Sexual selectors in much the same way as the male peacock’s tail (though artifactual rather than natural in their production): sexual attractiveness (and, ultimately, differential reproduction) is favored by their possession and by their size, complexity, expense, etc.
Kinship markers in the sense of identifying who is related to whom, and in what degree, at least to the extent of marking the boundaries of forbidden and permitted sexual partnerships — the location of this boundary being itself social/consensual in origin.
In short, these designs and decorations told us — how many hundred thousand years ago? if not still today? — who we might legitimately include among our prospective sexual partners, and who among them were the most attractive?
I would imagine the differentiation of designs and decorations among different kinship communities emerged in much the same way as linguistic differentiation: a natural consequence of the course of linguistic change in more or less closed communities.
And perhaps the decorations of the human body served the same purpose to begin with (as if there were any specific “beginning,” which I’m sure there was not) and only later began to take on the role of differenting sexual attractiveness within a kinship group.
In any event, the twin functions of “art” (as we’ve come to call it): regulating reproduction by artifactually creating or augmenting differential sexual attractiveness and by marking the boundaries of legitimate sexual partnership surely developed together, over the long transition from whatever we once were to what we now can recognize as unequivocally “human,” i.e., like ourselves (which always, apparently — not to also say, “alas” — depends a great deal on how we understand ourselves too).
We may even have “co-evolved” along with them, i.e., our responses to “art” may be so to speak “wired into us” by now — but I’m not sure that that’s a necessary consequence of the preceding propositions (which isn’t to say that it might not be true).
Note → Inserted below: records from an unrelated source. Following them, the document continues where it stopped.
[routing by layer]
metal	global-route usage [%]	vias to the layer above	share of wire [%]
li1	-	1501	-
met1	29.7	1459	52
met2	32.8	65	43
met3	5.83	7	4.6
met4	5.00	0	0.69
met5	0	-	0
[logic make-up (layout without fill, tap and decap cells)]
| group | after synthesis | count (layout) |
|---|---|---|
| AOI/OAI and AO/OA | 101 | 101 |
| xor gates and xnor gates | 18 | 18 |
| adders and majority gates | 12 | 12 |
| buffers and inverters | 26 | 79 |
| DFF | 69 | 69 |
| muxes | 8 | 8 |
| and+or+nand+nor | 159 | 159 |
`config.mk`:
```
export PLATFORM = sky130hd
export DESIGN_NAME = knn_vote
export DESIGN_NICKNAME = d
export VERILOG_FILES = /design/src/rtl/knn_vote.sv
export SDC_FILE = /design/constraint.sdc
export NUM_CORES = 1
export LEC_CHECK = 0
export CORE_UTILIZATION = 51
export CTS_CLUSTER_SIZE = 20
export DETAILED_ROUTE_END_ITERATION = 7
export GPL_ROUTABILITY_DRIVEN = 0
export GPL_TIMING_DRIVEN = 0
export PLACE_DENSITY_LB_ADDON = 0.05
export REMOVE_ABC_BUFFERS = 1
export SLEW_MARGIN = 5
export SYNTH_ARGS = -nofsm -noshare
export SYNTH_HDL_FRONTEND = slang
export SYNTH_SLANG_ARGS = --single-unit
```
`constraint.sdc`:
```
create_clock -name clk -period 2.6 [get_ports clk]
set_input_delay 0.52 -clock clk [delete_from_list [all_inputs] [get_ports clk]]
set_output_delay 0.52 -clock clk [all_outputs]
set_load 0.005 [all_outputs]
```
`src/rtl/knn_vote.sv`:
```
// knn_vote: majority-vote stage after the KNN distance sorter.
// Counts class votes among the first K entries of each sorted frame, discards
// the rest of the frame, then scans the counters (one class per cycle) and
// presents the winning class on a valid/ready output.
//
// Ports:
//   clk, rst     rising-edge clock, synchronous active-high reset
//   in_valid     input entry valid
//   in_ready     block accepts input (registered)
//   in_dist      entry distance, sorted ascending
//   in_label     entry class label
//   in_last      final entry of the frame
//   out_valid    result valid (registered)
//   out_ready    consumer accepts result
//   out_class    winning class (lowest index wins ties)
//   out_count    votes of the winning class (0 = no decision)
//   out_nearest  distance of the rank-0 entry of the frame
module knn_vote #(
    parameter int unsigned K           = 5,
    parameter int unsigned N           = 64,
    parameter int unsigned NUM_CLASSES = 3,
    parameter int unsigned LABEL_W     = 2,
    parameter int unsigned DIST_W      = 16,
    parameter int unsigned CNT_W       = $clog2(K + 1)
) (
    input  logic               clk,
    input  logic               rst,
    input  logic               in_valid,
    output logic               in_ready,
    input  logic [DIST_W-1:0]  in_dist,
    input  logic [LABEL_W-1:0] in_label,
    input  logic               in_last,
    output logic               out_valid,
    input  logic               out_ready,
    output logic [LABEL_W-1:0] out_class,
    output logic [CNT_W-1:0]   out_count,
    output logic [DIST_W-1:0]  out_nearest
);

    localparam int unsigned RANK_W = (N > 1) ? $clog2(N) : 1;

    typedef enum logic [1:0] {
        COLLECT = 2'd0,
        SKIP    = 2'd1,
        VOTE    = 2'd2,
        DONE    = 2'd3
    } state_t;

    state_t               state;
    state_t               state_next;
    logic                 in_ready_d;
    logic                 out_valid_d;

    logic [RANK_W-1:0]    rank;
    logic [CNT_W-1:0]     count [NUM_CLASSES];
    logic [DIST_W-1:0]    nearest;
    logic [LABEL_W-1:0]   best_class;
    logic [CNT_W-1:0]     best_count;
    logic [LABEL_W-1:0]   scan;

    logic                 in_fire;
    logic                 out_fire;
    logic                 frame_end;
    logic                 label_ok;

    assign in_fire   = in_valid && in_ready;
    assign out_fire  = out_valid && out_ready;
    // Rank N-1 closes the frame even when upstream never flags in_last.
    assign frame_end = in_last || (rank == RANK_W'(N - 1));
    assign label_ok  = (32'(in_label) < NUM_CLASSES);

    // Next-state and registered-output decode
    always_comb begin
        state_next  = state;
        in_ready_d  = 1'b0;
        out_valid_d = 1'b0;
        case (state)
            COLLECT: begin
                if (in_fire) begin
                    if (frame_end) begin
                        state_next = VOTE;
                    end else if (rank == RANK_W'(K - 1)) begin
                        state_next = SKIP;
                    end
                end
            end
            SKIP: begin
                if (in_fire && frame_end) begin
                    state_next = VOTE;
                end
            end
            VOTE: begin
                if (scan == LABEL_W'(NUM_CLASSES - 1)) begin
                    state_next = DONE;
                end
            end
            DONE: begin
                if (out_fire) begin
                    state_next = COLLECT;
                end
            end
            default: state_next = COLLECT;
        endcase
        in_ready_d  = (state_next == COLLECT) || (state_next == SKIP);
        out_valid_d = (state_next == DONE);
    end

    // State register; handshake flags follow the next state so they never
    // depend combinationally on inputs.
    always_ff @(posedge clk) begin
        if (rst) begin
            state     <= COLLECT;
            in_ready  <= 1'b0;
            out_valid <= 1'b0;
        end else begin
            state     <= state_next;
            in_ready  <= in_ready_d;
            out_valid <= out_valid_d;
        end
    end

    // Vote counters, rank, nearest distance and running best
    always_ff @(posedge clk) begin
        if (rst) begin
            rank       <= '0;
            nearest    <= '0;
            best_class <= '0;
            best_count <= '0;
            scan       <= '0;
            for (int i = 0; i < int'(NUM_CLASSES); i++) begin
                count[i] <= '0;
            end
        end else begin
            case (state)
                COLLECT: begin
                    if (in_fire) begin
                        rank <= rank + RANK_W'(1);
                        if (rank == '0) begin
                            nearest <= in_dist;
                        end
                        // Out-of-range labels use up a rank but do not vote.
                        if (label_ok && (count[in_label] != CNT_W'(K))) begin
                            count[in_label] <= count[in_label] + CNT_W'(1);
                        end
                    end
                end
                SKIP: begin
                    if (in_fire) begin
                        rank <= rank + RANK_W'(1);
                    end
                end
                VOTE: begin
                    // Strict compare keeps the lowest class index on ties.
                    if (count[scan] > best_count) begin
                        best_class <= scan;
                        best_count <= count[scan];
                    end
                    scan <= scan + LABEL_W'(1);
                end
                DONE: begin
                    if (out_fire) begin
                        rank       <= '0;
                        nearest    <= '0;
                        best_class <= '0;
                        best_count <= '0;
                        scan       <= '0;
                        for (int i = 0; i < int'(NUM_CLASSES); i++) begin
                            count[i] <= '0;
                        end
                    end
                end
                default: ;
            endcase
        end
    end

    assign out_class   = best_class;
    assign out_count   = best_count;
    assign out_nearest = nearest;

endmodule

```
==> impl_metrics.py, run 1 <==
metrics = {
    "route": {
        "wire_per_inst_um": 14.4,
        "dr_total_vias": 1714,
        "drc_errors": 0,
        "drtAntennaViolNets": 0,
        "routed_via_density": 5.37,
        "drtIter0Drc": 125,
        "wirelength_um": 4590,
        "firstDrtPassIters": 4,
    },
    "timing": {
        "fin_crit_sh": 0.949,
        "fmax_mhz": 405,
        "period_minus_slack_ns": 2.47,
        "setup_viol_count_final": 0,
        "rsz0062_at_grt": "false",
        "max_slew_margin": 0.418,
        "fin_skew_ns": 0.00821,
        "slew_violations": 0,
        "worstMarginPinSlew_ns": 0.867,
        "hold_viol_final": 0,
    },
    "floorplanning": {
        "dieArea_um2": 4740,
        "coreArea_um2": 4140,
        "initial_utilization": 0.550,
        "die_y_um": 68.9,
        "rows": 23,
        "die_x_um": 68.9,
        "pin_count": 46,
    },
    "finish": {
        "diodes": 0,
        "multi_input_area_um2": 1110,
        "layout.nets": 299,
        "finalInstanceArea_um2": 2840,
        "fill_cells": 346,
        "drive_gt1_frac": 0.160,
        "areaGrowthSynthToFinish_pct": 24.5,
        "seq_area_um2": 1060,
    },
    "clocking": {
        "clockBufferDepth": 2,
        "cts_hold_buf": 0,
        "cts_tree": "yes",
        "cts.sinks": 47,
        "numCtsBuffers": 5,
        "cts_root_buf": "clkbuf_8",
        "worstSkewPairLatency_ns": 0.30,
        "clk_pin_slew_worst_paths_ns": 0.08,
        "htree_num_levels": 2,
    },
    "setup_path": {
        "required_ns": 2.61,
        "cp_data_arrival_time_ns": 2.48,
        "worst_r2r_path_depth": 6,
        "r2r_end": "out_count[2]",
        "cp-end-kind": "flip-flop",
        "r2r_setup_slack_ns": 0.33,
        "crit_fanout": 6,
        "crit_type": "in -> reg",
        "crit_path_start_kind": "primary input",
    },
    "synthesis": {
        "syn_area_um2": 2280,
        "syn_area_per_cell_um2": 10.4,
        "synth_edf_count": 12,
        "ys_top_cells_by_area": "dfxtp_1 31%, edfxtp_1 16%, mux4_2 5.9%, ha_1 4.4%, nand3_2 4.4%",
        "yosys_register_bits": 47,
        "yosysMostFrequentCell": "dfxtp_1",
        "netlist_instances": 220,
        "async_flop_share": 0,
        "yosys.cell_types.count": 43,
        "ys_warn_count": 0,
        "synth_flop_cell": "dfxtp_1",
        "yosysSeqAreaShare": 0.465,
        "synth_top_area_frac": 0.307,
        "synthTopCellsByCount": "35 x dfxtp_1, 26 x nand2_1, 21 x nor2_1, 15 x nand3_1, 14 x a21oi_1",
        "synth_top_cell_by_area": "dfxtp_1",
    },
    "power": {
        "totalPowerFinal_mw": 1.44,
        "intPower_mw": 1.08,
        "clkPwrFrac": 0.291,
        "leakage_nw": 0.985,
        "vdd_ir_drop_max_mv": 0.426,
        "power_switching_mw": 0.363,
        "p_comb_frac": 0.150,
        "power_frac_seq": 0.559,
        "sw_frac_of_total": 0.252,
        "p_per_area_nw_per_um2": 508,
    },
    "grt": {
        "grt.busiest_layer": "met2",
        "grt_util_met3": 0.0592,
        "grt_pass1_vias": 1656,
        "grt.met1_usage": 0.280,
        "grt_remaining_overflow": 0,
        "antenna_found_initial": 0,
        "grt_usage": 0.227,
        "grt_pass1_wl_um": 7670,
        "grtUsageMet2": 0.368,
        "grt_max_degree": 32,
    },
    "outcome": {
        "outcome": "complete, no violations",
    },
    "hold_path": {
        "hold_depth": 2,
        "hp-class": "reg -> reg",
        "min_delay_worst_endpoint": "out_nearest[10]",
        "hold_start": "out_nearest[10]",
    },
    "job": {
        "cap_viol_max_count": 0,
    },
    "place": {
        "dpl.hpwl_um": 3210,
        "place_area_um2": 2730,
        "portBuffers": 45,
    },
}
[registers in the layout, indices dropped and copies added, names as in the netlist, named ones only]
register and count:
out_nearest 16, count 12, rank 6, out_count 3, out_class 2, scan 2
state 2, in_ready 1, out_valid 1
Eventually — when? how? — decoration became a separate domain of human endeavor (another example of the division of labor), though not one that has ever really lost all contact with its roots, and people who could do so made things for the (apparent) sake of the decorations themselves — “art for art’s sake” has surely been with us for tens of millenia — and one that could connect with, support, and be supported by, the new regimes of social organization that then emerged along with sedentism, agriculture, cities, industry, religion, "spiritual values," and so on, and that are still very much characteristic of our lives today.
The idea of a non-decorative art — sometimes called "anti-art" — which arrived in 1917 under the signature “R. Mutt” (= German “Armut” = “poverty,” among many, probably equally valid, though not mutually exclusive, interpretations) has added a new wrinkle to our sense of art, and gradually the question of “taste” (the ability to read in a nuanced way the social implications of art/decoration, so eloquently discussed by the 18th century Scottish moral philosophers) has been displaced by the question of “art.”
The new, post-R. Mutt, career of the art work is to make the transition from being, at its creation, “not art” in the judgment of the reigning art-world, to being recognized as “art” by a suitably transformed or reconstituted art-world.
The job of the would-be artist is, accordingly, to make something that isn’t “art” and then to change the existing art-world, or create a new one, or both together, in which it will be “art.”
Without, of course, challenging this paradigm or its results.
What might have been “revolutionary” 100 years ago — or in some cases, possibly even 200 years ago (I’m thinking of Beethoven here, and yes, music does fit this paradigm as well) — is now social mobility, or at least entrepreneurship.
But then, when wasn't it?
Plus ça change, plus c’est la même chose. Or people do (or don’t).